Monday, November 10, 2014

On Animism: Confession

“If things become active, alive, or even person-like, where does this leave actual humans? Animism in this sense is greeted by the Western mindset as the threat that we must exchange positions, for now we can only imagine ourselves as annulled, in the role of the inert, passive stuff that was previously the thing-like “matter” out there. And the provocation reaches further. Its echoes can be heard in the question, “So, do you really believe?” For what is at stake here seems to be of a confessional nature, such that if one would dare to answer “yes,” one would no longer be an accepted member of the modern community.”

I would like to respond to Anselm Frank’s Animism: Notes on an Exhibition and our conversations in class by recounting my first memory of an uncanny experience, one that occurred while viewing an art exhibition. Frank writes that Freud’s notion of, “the ‘uncanny’, (is sensed when) something is either more alive than its should be, or exposed as ‘merely’ mechanical.”

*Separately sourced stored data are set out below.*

What follows belongs to an exercise in optimizing a design on an open flow for small area, a short achievable clock period and few clock cycles per item; a production flow would make more cautious choices.
At most, simulation tests tie the RTL to the original design; equivalence was not proved.
The flow treats the clock pin as an ideal source, which a real chip does not have.
No activity file was given, so power comes from the tool's default toggle rates.

P:
// ccsds_demux
module ccsds_demux (
    input  wire        clk,
    input  wire        rst,            
    input  wire [10:0] cfg_frame_len,  
    input  wire [5:0]  cfg_shl,        
    input  wire        cfg_has_ocf,    
    input  wire        cfg_has_fecf,   
    input  wire        in_valid,
    output wire        in_ready,
    input  wire [7:0]  in_data,
    output reg         out_valid,
    input  wire        out_ready,
    output reg  [7:0]  out_data,
    output wire [2:0]  out_vc,
    output reg         out_sop,        
    output reg         out_eop,        
    output reg         out_close,      
    output reg         out_idle        
);
Size: ~790 cells after synthesis, roughly 230 flip-flops, roughly 48 I/O pins, about 8700 um2 of cells after synthesis.
Settings: LEC_CHECK=0, CAP_MARGIN=40, CORE_MARGIN=2, CORE_UTILIZATION=70, CTS_CLUSTER_DIAMETER=80, CTS_CLUSTER_SIZE=25, PLACE_DENSITY=0.8, SLEW_MARGIN=30; clock period 10.0 ns.
standard.sh (not shown) runs the stock make flow with config.mk's settings and CLKGATE_MAP_FILE= SYNTH_SCRIPT=/design/flow/synth_recipe.tcl, a recipe that flattens the netlist after the stock synthesis.
==> flow/flow/run.sh <==
#!/bin/bash
# Standard ORFS layout; timing repair aimed at a tighter setup margin and
# port buffers of the smallest buffer cell (resized later by repair).
set -euo pipefail
bash standard.sh SETUP_SLACK_MARGIN=7 "BUFFER_PORTS_ARGS=-buffer_cell sky130_fd_sc_hd__buf_1" finish > flow_make.log 2>&1
Relative to P, the following input files were edited for Q:
# P
export LEC_CHECK = 0
export CAP_MARGIN = 40
export CORE_MARGIN = 2
export CORE_UTILIZATION = 70
export CTS_CLUSTER_DIAMETER = 80
export CTS_CLUSTER_SIZE = 25
export PLACE_DENSITY = 0.8
export SLEW_MARGIN = 30
create_clock -name core_clock -period 10.0 [get_ports {clk}]
# Q
export LEC_CHECK = 0
export CAP_MARGIN = 40
export CORE_MARGIN = 2
export CORE_UTILIZATION = 70
export CTS_CLUSTER_DIAMETER = 80
export CTS_CLUSTER_SIZE = 25
export PLACE_DENSITY = 0.8
export SLEW_MARGIN = 30
export TNS_END_PERCENT = 10
create_clock -name core_clock -period 10.0 [get_ports {clk}]
--- outcome ---
- Per the comparison of Q with P, fmax shows a reduction of 0.0030 GHz; placement-stage worst setup slack has decreased; first-pass GRT wire length moved down; source-to-sink clock delay at the later pin of the worst-skew pair essentially unchanged.
- Comparing Q against P, there is no change at all in number of sinks on the clock net.
- Number of signal-net buffers in the layout is lower on P
- As far as instance count along the most critical hold path goes, Q and P are indistinguishable; the numbers are identical.
- Q falls short of P in minimum setup slack in the final design.
- Looking at type of the worst setup path, the register to output pin result is from P; the primary input to register one comes from Q.
- Delta (Q minus P): routed wire length now sits lower, wire length on met1 down 1.3%, non-clock buffer share of cell area essentially unchanged.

In 1996, at the age of 8, my parents and myself took a trip to Kansas City. My mother was taking a class there, and so my father and I spent the time sightseeing: going to the zoo, the children’s museum, and the Kansas City Art Museum.

At the art museum, while entering one of the contemporary galleries, I noticed with suspicion a well-disciplined, authoritative police officer standing at attention in the corner of the gallery. My father must have noticed my inquisitive posture in regard to the officer. He called me over and whispered, “Dylan, would you go ask that police officer what time it is?” Naturally, I accepted this responsibility, but approached the man with hesitation, with each careful step becoming progressively more fearful of his “realness” or lack thereof. And what would the consequences be should I be wrong?
Duane Hanson, Museum Guard, 1975

Eventually I was in close enough proximity to shyly request, “Excuse me officer, could you tell me what time is it?”

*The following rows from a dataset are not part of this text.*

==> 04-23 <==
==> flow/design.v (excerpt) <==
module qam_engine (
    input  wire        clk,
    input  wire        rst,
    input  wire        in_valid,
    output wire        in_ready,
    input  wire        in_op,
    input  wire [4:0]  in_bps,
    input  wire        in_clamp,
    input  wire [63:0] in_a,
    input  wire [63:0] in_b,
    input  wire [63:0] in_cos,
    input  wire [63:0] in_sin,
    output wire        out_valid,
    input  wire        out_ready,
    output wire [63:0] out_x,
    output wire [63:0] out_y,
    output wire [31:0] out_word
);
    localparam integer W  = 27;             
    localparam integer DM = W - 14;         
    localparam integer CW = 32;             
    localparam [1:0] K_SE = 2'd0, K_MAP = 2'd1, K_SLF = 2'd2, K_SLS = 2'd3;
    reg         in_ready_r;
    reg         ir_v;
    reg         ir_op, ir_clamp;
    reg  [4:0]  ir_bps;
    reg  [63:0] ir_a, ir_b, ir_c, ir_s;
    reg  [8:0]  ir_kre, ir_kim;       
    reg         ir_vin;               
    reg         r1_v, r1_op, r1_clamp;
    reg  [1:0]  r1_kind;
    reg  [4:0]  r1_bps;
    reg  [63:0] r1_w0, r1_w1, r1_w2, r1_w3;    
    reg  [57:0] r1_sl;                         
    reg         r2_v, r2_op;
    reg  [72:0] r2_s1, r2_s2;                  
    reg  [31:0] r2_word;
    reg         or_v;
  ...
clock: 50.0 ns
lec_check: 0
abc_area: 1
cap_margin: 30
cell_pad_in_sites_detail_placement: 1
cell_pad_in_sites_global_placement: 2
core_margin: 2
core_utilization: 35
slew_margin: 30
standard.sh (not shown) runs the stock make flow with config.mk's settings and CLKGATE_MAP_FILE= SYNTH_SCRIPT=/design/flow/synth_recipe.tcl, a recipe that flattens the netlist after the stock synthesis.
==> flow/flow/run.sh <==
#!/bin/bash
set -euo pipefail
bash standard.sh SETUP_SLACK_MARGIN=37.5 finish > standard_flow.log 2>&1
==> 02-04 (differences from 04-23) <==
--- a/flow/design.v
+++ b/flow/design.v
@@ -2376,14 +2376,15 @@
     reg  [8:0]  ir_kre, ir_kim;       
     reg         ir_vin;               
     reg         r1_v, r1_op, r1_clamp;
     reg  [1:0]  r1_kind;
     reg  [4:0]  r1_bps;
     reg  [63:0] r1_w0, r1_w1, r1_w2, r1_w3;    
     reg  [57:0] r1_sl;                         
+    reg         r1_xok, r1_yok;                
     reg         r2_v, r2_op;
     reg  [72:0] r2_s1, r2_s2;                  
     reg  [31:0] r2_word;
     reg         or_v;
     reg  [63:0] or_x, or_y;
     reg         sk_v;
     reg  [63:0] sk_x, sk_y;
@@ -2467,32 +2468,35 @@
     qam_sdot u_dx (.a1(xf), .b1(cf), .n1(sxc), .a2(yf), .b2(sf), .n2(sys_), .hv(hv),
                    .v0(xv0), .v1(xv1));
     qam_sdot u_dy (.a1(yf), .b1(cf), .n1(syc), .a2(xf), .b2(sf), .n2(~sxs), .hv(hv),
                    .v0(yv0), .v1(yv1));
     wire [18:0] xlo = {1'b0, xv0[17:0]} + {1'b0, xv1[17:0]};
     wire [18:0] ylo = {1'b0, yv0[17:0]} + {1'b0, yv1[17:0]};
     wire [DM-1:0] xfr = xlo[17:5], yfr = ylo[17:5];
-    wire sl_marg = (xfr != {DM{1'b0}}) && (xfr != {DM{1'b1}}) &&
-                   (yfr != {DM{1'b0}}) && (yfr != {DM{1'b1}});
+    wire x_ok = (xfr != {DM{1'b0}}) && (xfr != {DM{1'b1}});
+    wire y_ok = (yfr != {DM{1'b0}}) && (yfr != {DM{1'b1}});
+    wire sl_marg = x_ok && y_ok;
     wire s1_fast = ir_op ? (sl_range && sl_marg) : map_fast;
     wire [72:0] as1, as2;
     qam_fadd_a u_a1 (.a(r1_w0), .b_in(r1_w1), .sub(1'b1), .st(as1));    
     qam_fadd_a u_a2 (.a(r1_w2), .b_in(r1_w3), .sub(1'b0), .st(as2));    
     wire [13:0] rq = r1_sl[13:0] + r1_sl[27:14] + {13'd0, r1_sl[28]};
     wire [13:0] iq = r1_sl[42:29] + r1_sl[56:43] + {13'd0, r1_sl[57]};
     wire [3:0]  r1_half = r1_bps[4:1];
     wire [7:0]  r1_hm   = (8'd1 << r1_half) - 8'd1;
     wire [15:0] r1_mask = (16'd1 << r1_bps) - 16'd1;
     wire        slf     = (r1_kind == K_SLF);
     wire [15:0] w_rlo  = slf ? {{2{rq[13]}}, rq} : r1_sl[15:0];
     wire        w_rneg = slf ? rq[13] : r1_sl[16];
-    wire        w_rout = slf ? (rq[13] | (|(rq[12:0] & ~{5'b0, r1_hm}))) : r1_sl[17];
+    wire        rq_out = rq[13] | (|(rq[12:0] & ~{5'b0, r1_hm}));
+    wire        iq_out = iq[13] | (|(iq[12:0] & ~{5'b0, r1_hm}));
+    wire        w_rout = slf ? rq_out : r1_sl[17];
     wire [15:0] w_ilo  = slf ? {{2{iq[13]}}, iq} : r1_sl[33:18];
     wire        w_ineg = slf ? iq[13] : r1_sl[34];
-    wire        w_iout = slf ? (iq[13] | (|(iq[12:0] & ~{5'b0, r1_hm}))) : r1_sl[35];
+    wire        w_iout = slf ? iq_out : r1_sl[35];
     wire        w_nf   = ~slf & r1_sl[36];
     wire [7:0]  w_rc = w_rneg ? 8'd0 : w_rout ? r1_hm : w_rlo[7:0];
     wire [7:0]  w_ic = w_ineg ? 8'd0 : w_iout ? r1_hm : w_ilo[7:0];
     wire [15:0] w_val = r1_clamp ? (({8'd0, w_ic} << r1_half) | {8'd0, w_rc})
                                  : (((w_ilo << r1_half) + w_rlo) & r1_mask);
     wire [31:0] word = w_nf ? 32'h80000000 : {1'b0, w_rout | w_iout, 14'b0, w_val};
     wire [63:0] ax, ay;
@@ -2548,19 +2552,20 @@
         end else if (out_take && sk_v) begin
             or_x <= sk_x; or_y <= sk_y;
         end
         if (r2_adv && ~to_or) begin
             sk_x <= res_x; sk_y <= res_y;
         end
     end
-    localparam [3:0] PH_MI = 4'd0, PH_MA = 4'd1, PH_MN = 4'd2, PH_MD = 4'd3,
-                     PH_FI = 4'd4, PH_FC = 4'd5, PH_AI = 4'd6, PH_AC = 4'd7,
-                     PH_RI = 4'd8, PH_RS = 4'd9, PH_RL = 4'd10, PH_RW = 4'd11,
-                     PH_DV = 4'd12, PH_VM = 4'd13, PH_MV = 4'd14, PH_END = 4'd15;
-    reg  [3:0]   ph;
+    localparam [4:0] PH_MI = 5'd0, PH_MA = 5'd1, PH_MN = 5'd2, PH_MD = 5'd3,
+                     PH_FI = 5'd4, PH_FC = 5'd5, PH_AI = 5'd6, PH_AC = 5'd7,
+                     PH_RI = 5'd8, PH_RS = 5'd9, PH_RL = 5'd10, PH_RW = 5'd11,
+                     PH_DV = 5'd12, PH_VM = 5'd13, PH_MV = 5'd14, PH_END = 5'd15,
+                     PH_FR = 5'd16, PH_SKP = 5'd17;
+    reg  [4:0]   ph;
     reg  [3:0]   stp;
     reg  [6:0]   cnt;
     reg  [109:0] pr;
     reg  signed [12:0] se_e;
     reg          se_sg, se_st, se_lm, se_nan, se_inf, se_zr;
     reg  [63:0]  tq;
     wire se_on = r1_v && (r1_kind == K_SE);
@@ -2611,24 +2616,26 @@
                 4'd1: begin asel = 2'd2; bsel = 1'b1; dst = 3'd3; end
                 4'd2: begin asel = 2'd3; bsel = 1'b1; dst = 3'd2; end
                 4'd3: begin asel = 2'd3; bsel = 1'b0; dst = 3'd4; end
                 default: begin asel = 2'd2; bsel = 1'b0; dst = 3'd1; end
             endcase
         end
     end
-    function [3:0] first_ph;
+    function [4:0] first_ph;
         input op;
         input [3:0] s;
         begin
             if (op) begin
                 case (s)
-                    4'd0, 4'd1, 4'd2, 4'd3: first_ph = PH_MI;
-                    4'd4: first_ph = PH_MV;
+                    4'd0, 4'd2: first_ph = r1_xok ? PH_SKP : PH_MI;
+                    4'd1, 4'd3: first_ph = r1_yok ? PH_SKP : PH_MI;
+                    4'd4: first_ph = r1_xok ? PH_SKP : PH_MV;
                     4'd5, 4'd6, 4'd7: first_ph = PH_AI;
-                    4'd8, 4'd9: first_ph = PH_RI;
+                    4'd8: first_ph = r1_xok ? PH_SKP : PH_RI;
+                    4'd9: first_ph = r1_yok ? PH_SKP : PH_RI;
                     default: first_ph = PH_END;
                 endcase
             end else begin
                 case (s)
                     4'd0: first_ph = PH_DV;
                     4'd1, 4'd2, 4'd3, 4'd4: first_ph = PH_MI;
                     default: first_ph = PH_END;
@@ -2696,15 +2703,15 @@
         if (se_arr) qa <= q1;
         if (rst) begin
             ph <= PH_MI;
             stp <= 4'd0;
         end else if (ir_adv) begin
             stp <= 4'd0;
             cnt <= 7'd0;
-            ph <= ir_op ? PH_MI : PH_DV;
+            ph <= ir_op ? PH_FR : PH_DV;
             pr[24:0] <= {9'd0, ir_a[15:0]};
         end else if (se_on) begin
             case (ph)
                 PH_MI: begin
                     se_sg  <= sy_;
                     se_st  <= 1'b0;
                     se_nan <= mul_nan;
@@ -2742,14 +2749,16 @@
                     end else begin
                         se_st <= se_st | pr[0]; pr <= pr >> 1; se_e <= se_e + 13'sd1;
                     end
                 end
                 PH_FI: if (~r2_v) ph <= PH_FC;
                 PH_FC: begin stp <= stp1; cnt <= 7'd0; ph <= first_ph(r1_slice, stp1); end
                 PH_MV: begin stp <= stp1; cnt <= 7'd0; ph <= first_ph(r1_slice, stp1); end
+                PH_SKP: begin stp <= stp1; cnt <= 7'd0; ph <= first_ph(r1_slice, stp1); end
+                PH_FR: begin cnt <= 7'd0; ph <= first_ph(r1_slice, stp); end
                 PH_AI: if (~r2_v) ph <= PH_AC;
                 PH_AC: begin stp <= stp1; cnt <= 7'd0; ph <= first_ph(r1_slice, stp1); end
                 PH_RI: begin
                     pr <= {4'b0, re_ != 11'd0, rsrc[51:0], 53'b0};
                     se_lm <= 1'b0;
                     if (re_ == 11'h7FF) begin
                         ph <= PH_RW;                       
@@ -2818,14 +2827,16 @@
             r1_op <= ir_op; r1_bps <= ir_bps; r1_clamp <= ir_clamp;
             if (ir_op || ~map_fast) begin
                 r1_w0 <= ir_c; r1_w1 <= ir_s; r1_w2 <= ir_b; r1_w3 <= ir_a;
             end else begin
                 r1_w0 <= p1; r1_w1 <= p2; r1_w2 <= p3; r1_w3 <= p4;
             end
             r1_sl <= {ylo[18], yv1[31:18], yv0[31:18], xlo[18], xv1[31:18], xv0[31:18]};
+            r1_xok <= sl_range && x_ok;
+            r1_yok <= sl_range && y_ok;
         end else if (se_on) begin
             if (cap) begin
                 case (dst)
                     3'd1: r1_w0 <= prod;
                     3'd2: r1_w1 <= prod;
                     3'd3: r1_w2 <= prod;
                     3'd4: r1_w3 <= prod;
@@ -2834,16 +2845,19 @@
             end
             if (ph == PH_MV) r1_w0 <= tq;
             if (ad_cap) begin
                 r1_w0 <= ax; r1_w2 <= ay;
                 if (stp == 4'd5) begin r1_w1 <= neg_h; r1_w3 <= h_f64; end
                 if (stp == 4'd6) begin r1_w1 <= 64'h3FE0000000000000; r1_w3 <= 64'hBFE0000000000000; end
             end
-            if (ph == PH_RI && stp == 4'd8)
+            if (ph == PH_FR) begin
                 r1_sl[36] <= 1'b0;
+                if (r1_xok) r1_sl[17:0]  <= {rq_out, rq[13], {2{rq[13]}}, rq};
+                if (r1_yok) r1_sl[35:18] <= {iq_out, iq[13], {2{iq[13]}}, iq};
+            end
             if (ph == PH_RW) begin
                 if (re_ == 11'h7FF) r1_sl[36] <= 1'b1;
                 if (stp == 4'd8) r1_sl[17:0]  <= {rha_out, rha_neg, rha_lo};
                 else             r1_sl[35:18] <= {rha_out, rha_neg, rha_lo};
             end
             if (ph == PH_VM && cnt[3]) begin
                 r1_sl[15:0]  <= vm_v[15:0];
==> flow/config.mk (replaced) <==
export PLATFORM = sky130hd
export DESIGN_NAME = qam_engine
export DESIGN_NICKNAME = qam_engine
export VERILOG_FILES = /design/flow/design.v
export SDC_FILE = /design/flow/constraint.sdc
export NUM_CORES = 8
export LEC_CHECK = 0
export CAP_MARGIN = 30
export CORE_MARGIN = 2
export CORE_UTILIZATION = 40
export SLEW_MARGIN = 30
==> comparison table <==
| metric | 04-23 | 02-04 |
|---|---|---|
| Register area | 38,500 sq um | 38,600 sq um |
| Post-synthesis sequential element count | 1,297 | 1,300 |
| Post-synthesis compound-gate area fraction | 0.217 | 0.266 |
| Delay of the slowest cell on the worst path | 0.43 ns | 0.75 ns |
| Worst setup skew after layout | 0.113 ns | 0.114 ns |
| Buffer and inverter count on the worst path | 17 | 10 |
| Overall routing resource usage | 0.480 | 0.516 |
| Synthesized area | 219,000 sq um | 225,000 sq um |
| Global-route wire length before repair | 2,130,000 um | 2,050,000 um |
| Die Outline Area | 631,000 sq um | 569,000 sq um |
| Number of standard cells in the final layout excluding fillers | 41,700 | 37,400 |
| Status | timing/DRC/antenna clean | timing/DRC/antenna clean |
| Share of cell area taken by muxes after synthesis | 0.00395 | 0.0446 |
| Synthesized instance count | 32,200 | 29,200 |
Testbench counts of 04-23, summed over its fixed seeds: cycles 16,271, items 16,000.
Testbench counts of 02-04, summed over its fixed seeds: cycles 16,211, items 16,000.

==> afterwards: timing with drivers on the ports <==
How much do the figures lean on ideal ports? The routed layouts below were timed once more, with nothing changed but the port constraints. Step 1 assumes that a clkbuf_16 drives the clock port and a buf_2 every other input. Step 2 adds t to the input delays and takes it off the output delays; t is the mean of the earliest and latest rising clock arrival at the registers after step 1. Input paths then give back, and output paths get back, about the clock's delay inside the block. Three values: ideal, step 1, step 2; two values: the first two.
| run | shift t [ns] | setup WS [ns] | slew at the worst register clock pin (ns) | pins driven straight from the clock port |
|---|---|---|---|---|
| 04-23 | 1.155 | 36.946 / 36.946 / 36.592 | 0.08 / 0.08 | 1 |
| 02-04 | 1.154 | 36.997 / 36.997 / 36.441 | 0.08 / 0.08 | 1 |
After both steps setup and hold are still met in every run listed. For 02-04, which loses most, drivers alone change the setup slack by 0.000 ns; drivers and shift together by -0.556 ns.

The only answer I got was my father’s laughter. The wax sculpture in that moment, motionless, in a rupturing silence, dissolved much of my belief in its life. Though there was a part of myself that continued to fear its frightening return.

It was the first time I could see the border construction that Frank spoke of in her essay, “the ‘proper’ boundary between self and world. The question of animation—what is endowed with life, the soul, and agency—seems inevitably and immediately to call for distinctions and boundaries: between animate and inanimate matter, primitive and civilized, subjective perception and objective qualities, the colloquial perception of the real and the merely fictive or imaginary, and last but not least, between interior self and exterior world.”

This encounter put me at odds with the object, and the object’s life. I could initially sense something about it that was off but could not decipher the meaning of its lack of movement—if it was of his discipline, his authority, or rather, of his material status. I will always remember the encounter being funny to my father—my yet underdeveloped ability to discern what was “real” or “alive” and what was not.


His laughter quickly encouraged mine, stripped away my fear of the policeman, and we laughed together, but the officer did not laugh.